- [pdf] [code]
Class Concentration with Twin Variational Autoencoders for Unsupervised Cross-modal Hashing
Multi-modal deep hash learning is arguably one of the most commonly used unsupervised methods in cross-modal retrieval tasks. Most existing deep hashing methods focus on maintaining similarity information in the hash code learning step. Although accurate and compact binary representations are learned, these methods fail to encourage discriminative learning of features. In this paper, we propose a new method called Class Concentrated Variational auto-encoder (CCTV) to learn discriminative hash codes. The novelty of CCTV lies in two aspects.
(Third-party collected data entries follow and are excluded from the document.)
$ cat src/logic/ttl_reg_pkg.sv
package ttl_reg_pkg;

   //////////////////////////////
   // Address map
   //////////////////////////////

   localparam int ADDR_W = 4;                  // Wishbone word address width
   localparam int IDX_W  = 2;                  // Data register index, up to 4 regs

   // Data registers sit at 0 .. NUM_REGS-1
   localparam logic [ADDR_W-1:0] ADDR_FLAG    = 4'd4;  // Flags 0-3
   localparam logic [ADDR_W-1:0] ADDR_OE      = 4'd5;  // Active-low enables
   localparam logic [ADDR_W-1:0] ADDR_FLAG_HI = 4'd6;  // Flags 4-7

   //////////////////////////////
   // Reset values
   //////////////////////////////

   // Every byte starts with /OE high, so the ports come up dark
   localparam logic [3:0] OE_RESET = 4'b1111;

   //////////////////////////////
   // Access target
   //////////////////////////////

   typedef enum logic [1:0] {
      SEL_NONE,                                // Unmapped, reads zero
      SEL_DATA,                                // 74x273 data byte
      SEL_FLAG,                                // 74x112 flag half
      SEL_OE                                   // Enable register
   } sel_e;

   //////////////////////////////
   // Write word
   //////////////////////////////

   // One J-K command for four flags
   typedef struct packed {
      logic [3:0] j;                           // Upper nibble
      logic [3:0] k;                           // Lower nibble
   } jk_cmd_t;

   // Same bus byte, read as data or as J/K masks
   typedef union packed {
      logic [7:0] byte_val;
      jk_cmd_t    jk;
   } wr_word_u;

endpackage

$ cat src/logic/reg_bus_if.sv
`timescale 1ns/1ps

interface reg_bus_if #(
   parameter int NUM_REGS = 4
);
   import ttl_reg_pkg::*;

   // Command from the front end, valid while wr is high
   logic             wr;          // One-cycle write strobe
   sel_e             sel;         // Decoded target
   logic [IDX_W-1:0] index;       // Data register number
   logic             hi;          // Upper flag half
   wr_word_u         wdata;

   // Read side
   logic [7:0]          reg_rdata;     // Indexed data byte
   logic [NUM_REGS-1:0] oe_rdata;      // Raw /OE bits
   logic [7:0]          flag_rdata;    // Addressed flag half, zero-extended

   modport front (
      output wr, sel, index, hi, wdata,
      input  reg_rdata, oe_rdata, flag_rdata
   );

   modport flags (
      input  wr, sel, hi, wdata,
      output flag_rdata
   );

   modport regs (
      input  wr, sel, index, wdata,
      output reg_rdata, oe_rdata
   );

endinterface

$ cat src/logic/wb_reg_front.sv
`timescale 1ns/1ps

module wb_reg_front #(
   parameter int NUM_REGS = 4
) (
   input  logic                           clk,
   input  logic                           rst,
   input  logic                           wb_cyc,
   input  logic                           wb_stb,
   input  logic                           wb_we,
   input  logic [ttl_reg_pkg::ADDR_W-1:0] wb_adr,
   input  logic [7:0]                     wb_dat_i,
   output logic [7:0]                     wb_dat_o,
   output logic                           wb_ack,
   reg_bus_if.front                       bus
);
   import ttl_reg_pkg::*;

   logic       access;     // Cycle that will be acked on the next edge
   logic [7:0] oe_byte;    // Enable bits padded to a byte
   logic [7:0] rd_byte;

   // No ack pending means this is the first cycle of the access
   assign access = wb_cyc & wb_stb & ~wb_ack;

   //////////////////////////////
   // Address decode
   //////////////////////////////

   always_comb begin
      bus.sel   = SEL_NONE;
      bus.index = wb_adr[IDX_W-1:0];
      bus.hi    = 1'b0;
      if (wb_adr < ADDR_W'(NUM_REGS)) begin
         bus.sel = SEL_DATA;                      // Only populated registers
      end else if (wb_adr == ADDR_FLAG) begin
         bus.sel = SEL_FLAG;
      end else if (wb_adr == ADDR_FLAG_HI) begin
         bus.sel = SEL_FLAG;
         bus.hi  = 1'b1;                          // Flags 4-7
      end else if (wb_adr == ADDR_OE) begin
         bus.sel = SEL_OE;
      end
   end

   // Banks load on the same edge that raises ack
   assign bus.wr    = access & wb_we;
   assign bus.wdata = wr_word_u'(wb_dat_i);

   //////////////////////////////
   // Read mux
   //////////////////////////////

   always_comb begin
      oe_byte               = '0;
      oe_byte[NUM_REGS-1:0] = bus.oe_rdata;
   end

   always_comb begin
      case (bus.sel)
         SEL_DATA: rd_byte = bus.reg_rdata;
         SEL_FLAG: rd_byte = bus.flag_rdata;
         SEL_OE:   rd_byte = oe_byte;
         default:  rd_byte = 8'h00;               // Holes read zero
      endcase
   end

   //////////////////////////////
   // Ack and read data
   //////////////////////////////

   always_ff @(posedge clk) begin
      if (!rst) begin
         wb_ack <= 1'b0;
      end else begin
         wb_ack <= access;                        // Single-cycle pulse
      end
   end

   // Captured with the ack so the master sees it alongside
   always_ff @(posedge clk) begin
      if (access) wb_dat_o <= rd_byte;
   end

endmodule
First, the proposed method focuses on the concentration of the mean vector of latent features. Based on the assumption that the features in the shared latent space produce multivariate Gaussian, CCTV updates the mean vectors and the cluster centroids of the latent features at the same time by minimizing the class concentration loss, so as to narrow the distance between the cluster centroids and the mean vectors, and further make the concentration More compact. Secondly, under the constraints of raw similarity information, CCTV is different from previous works, it uses the mean vector of latent features as the representation of the images to reduce the influence of variance, and then embeds them in the Hamming space. Our experimental evaluation of four multimedia benchmarks shows a significant improvement over the state-of-the-art methods.